ZFS High-Availability NAS and a corresponding NVMe build uses multipath SAS or NVMe for true high availability without data loss. This os overkill for a homelab though.
CEPH and other file systems are better suited for this, but have terrible single-threaded I/O performance (~1 ms for a write), which severely limits performance.
Syncing data
Pseudo HA can be achieved by having periodic replication between a primary and a secondary. When the primary goes offline, the secondary can take over, with a small amount of data loss.
Mirror with remote disk exposed via iSCSI or NVMe over Fabric
One possibility is instead of having a mirror on the same physical node, put half of the drives in a primary and the other half in a secondary node. Then create the vdev mirror with one local disk and one remote disk, exposed either via iSCSI or NVMe over fabric.
The main concerns with this approach are:
- Network latency: need to investigate what the latency penalty is when doing this. Also requires fast 100GBE networks with RDMA support for best results.

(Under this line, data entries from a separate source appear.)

**src/rtl/clock_pkg.sv**
```systemverilog
// Shared mode encoding and button detector state for the clock/alarm
// setting logic.
package clock_pkg;

  localparam logic [2:0] MODE_RUN     = 3'd0;
  localparam logic [2:0] MODE_SET_HR  = 3'd1;
  localparam logic [2:0] MODE_SET_MIN = 3'd2;
  localparam logic [2:0] MODE_AL_HR   = 3'd3;
  localparam logic [2:0] MODE_AL_MIN  = 3'd4;
  localparam int         MODE_COUNT   = 5;

  typedef enum logic [1:0] {
    BTN_IDLE,
    BTN_EDGE,
    BTN_HELD
  } btn_st_t;

  function automatic logic [2:0] mode_next(input logic [2:0] m);
    if (int'(m) >= MODE_COUNT - 1)
      return MODE_RUN;
    return m + 3'd1;
  endfunction

endpackage

```
**src/rtl/btn_rise_pulse.sv**
```systemverilog
// Rising-edge detector for one debounced button level; the event is
// reported one cycle after the first high sample if still pressed.
module btn_rise_pulse (
  input  logic clk,
  input  logic rst,
  input  logic i_btn,
  output logic o_rise
);
  import clock_pkg::*;

  btn_st_t r_st;

  always_ff @(posedge clk or posedge rst) begin
    if (rst) begin
      r_st <= BTN_IDLE;
    end else begin
      unique case (r_st)
        BTN_IDLE: r_st <= i_btn ? BTN_EDGE : BTN_IDLE;
        BTN_EDGE: r_st <= i_btn ? BTN_HELD : BTN_IDLE;
        BTN_HELD: r_st <= i_btn ? BTN_HELD : BTN_IDLE;
        default:  r_st <= BTN_IDLE;
      endcase
    end
  end

  assign o_rise = (r_st == BTN_EDGE) & i_btn;

endmodule

```
**src/rtl/set_mode_ctrl.sv**
```systemverilog
// Button-driven mode sequencer with inc/dec pulses, hold-to-repeat,
// idle timeout back to RUN, edit blink and alarm enable toggle.
module set_mode_ctrl #(
  parameter int REPEAT_DELAY   = 50000000,
  parameter int REPEAT_PERIOD  = 12500000,
  parameter int TIMEOUT_CYCLES = 500000000,
  parameter int BLINK_CYCLES   = 25000000
) (
  input  logic       clk,
  input  logic       rst,
  input  logic       btn_mode,
  input  logic       btn_inc,
  input  logic       btn_dec,
  output logic [2:0] mode,
  output logic       inc_pulse,
  output logic       dec_pulse,
  output logic       blink,
  output logic       alarm_en
);
  import clock_pkg::*;

  localparam int RPT_MAX = (REPEAT_DELAY > REPEAT_PERIOD) ?
                           REPEAT_DELAY : REPEAT_PERIOD;
  localparam int RW = $clog2(RPT_MAX);
  localparam int IW = $clog2(TIMEOUT_CYCLES);
  localparam int BW = $clog2(BLINK_CYCLES);

  localparam logic [RW-1:0] RPT_D = RW'(REPEAT_DELAY - 1);
  localparam logic [RW-1:0] RPT_P = RW'(REPEAT_PERIOD - 1);
  localparam logic [IW-1:0] IDLE_TOP = IW'(TIMEOUT_CYCLES - 1);
  localparam logic [BW-1:0] BLK_TOP = BW'(BLINK_CYCLES - 1);

  logic [2:0]    r_mode;
  logic          r_inc;
  logic          r_dec;
  logic          r_blink;
  logic          r_alarm;
  logic          r_rep_act;
  logic          r_rep_dir;
  logic          r_rep_first;
  logic [RW-1:0] r_rep_cnt;
  logic [IW-1:0] r_idle;
  logic [BW-1:0] r_bcnt;

  logic w_ev_m;
  logic w_ev_i;
  logic w_ev_d;

  btn_rise_pulse u_det_mode (
    .clk(clk), .rst(rst), .i_btn(btn_mode), .o_rise(w_ev_m)
  );
  btn_rise_pulse u_det_inc (
    .clk(clk), .rst(rst), .i_btn(btn_inc), .o_rise(w_ev_i)
  );
  btn_rise_pulse u_det_dec (
    .clk(clk), .rst(rst), .i_btn(btn_dec), .o_rise(w_ev_d)
  );

  logic          w_edit;
  logic          w_both;
  logic          w_ev_any;
  logic          w_new_inc;
  logic          w_new_dec;
  logic          w_rep_lvl;
  logic          w_rep_hold;
  logic          w_rep_due;
  logic          w_pulse;
  logic          w_tout;
  logic          w_run_inc;
  logic [2:0]    w_mode_nxt;
  logic [RW-1:0] w_rep_top;

  assign w_edit    = (r_mode != MODE_RUN);
  assign w_both    = btn_inc & btn_dec;
  assign w_ev_any  = w_ev_m | w_ev_i | w_ev_d;
  assign w_new_inc = w_edit & w_ev_i & ~w_ev_m & ~w_both;
  assign w_new_dec = w_edit & w_ev_d & ~w_ev_m & ~w_both;
  assign w_rep_lvl = r_rep_dir ? btn_dec : btn_inc;
  assign w_rep_top = r_rep_first ? RPT_D : RPT_P;

  // Repeat survives only while its own button stays alone and held
  assign w_rep_hold = r_rep_act & w_rep_lvl & ~w_both &
                      ~w_ev_m & w_edit;
  assign w_rep_due  = w_rep_hold & (r_rep_cnt == w_rep_top);
  assign w_pulse    = w_new_inc | w_new_dec | w_rep_due;
  assign w_tout     = w_edit & ~w_ev_any & ~w_pulse &
                      (r_idle == IDLE_TOP);
  assign w_run_inc  = ~w_edit & w_ev_i & ~w_ev_m;

  always_comb begin
    w_mode_nxt = r_mode;
    if (w_ev_m)
      w_mode_nxt = mode_next(r_mode);
    else if (w_tout)
      w_mode_nxt = MODE_RUN;
  end

  always_ff @(posedge clk or posedge rst) begin
    if (rst) begin
      r_mode      <= MODE_RUN;
      r_inc       <= 1'b0;
      r_dec       <= 1'b0;
      r_blink     <= 1'b0;
      r_alarm     <= 1'b0;
      r_rep_act   <= 1'b0;
      r_rep_dir   <= 1'b0;
      r_rep_first <= 1'b0;
      r_rep_cnt   <= '0;
      r_idle      <= '0;
      r_bcnt      <= '0;
    end else begin
      r_mode <= w_mode_nxt;
      r_inc  <= w_new_inc | (w_rep_due & ~r_rep_dir);
      r_dec  <= w_new_dec | (w_rep_due & r_rep_dir);
      if (w_run_inc)
        r_alarm <= ~r_alarm;

      if (w_new_inc | w_new_dec) begin
        r_rep_act   <= 1'b1;
        r_rep_dir   <= w_new_dec;
        r_rep_first <= 1'b1;
        r_rep_cnt   <= '0;
      end else if (w_rep_due) begin
        r_rep_first <= 1'b0;
        r_rep_cnt   <= '0;
      end else if (w_rep_hold) begin
        r_rep_cnt <= r_rep_cnt + RW'(1);
      end else begin
        r_rep_act   <= 1'b0;
        r_rep_first <= 1'b0;
        r_rep_cnt   <= '0;
      end

      if (~w_edit | w_ev_any | w_pulse | w_tout)
        r_idle <= '0;
      else
        r_idle <= r_idle + IW'(1);

      if (w_mode_nxt == MODE_RUN) begin
        r_blink <= 1'b0;
        r_bcnt  <= '0;
      end else if (w_mode_nxt != r_mode) begin
        r_blink <= 1'b1;
        r_bcnt  <= '0;
      end else if (r_bcnt == BLK_TOP) begin
        r_blink <= ~r_blink;
        r_bcnt  <= '0;
      end else begin
        r_bcnt <= r_bcnt + BW'(1);
      end
    end
  end

  assign mode      = r_mode;
  assign inc_pulse = r_inc;
  assign dec_pulse = r_dec;
  assign blink     = r_blink;
  assign alarm_en  = r_alarm;

endmodule
```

- Ensure that the pool is never being imported twice by the same node
See Enterprise ZFS NVMe storage server
DRBD
DRBD replicates changes to a block device from one node to another. This is theoretically the best solution.
Concerns:
- Lots of reports about split brain issues
- The company is shady, Proxmox yanked support for this because of an abrupt change in licensing
Failover
I’m planning on having a secondary on standby, but its safer to have a third witness node with the main purpose of preventing split brain scenarios.
Use corosync and Pacemaker to handle the failover. TODO: investigate
Split brains are avoidable if you use multiple Corosync “rings” to mitigate network issues. You can configure fencing in Pacemaker to make it almost impossible to split brain, even in a two node cluster. You could also add a third node, even something like a raspberry pi, to act as a quorum node for DRBD to completely prevent split brains.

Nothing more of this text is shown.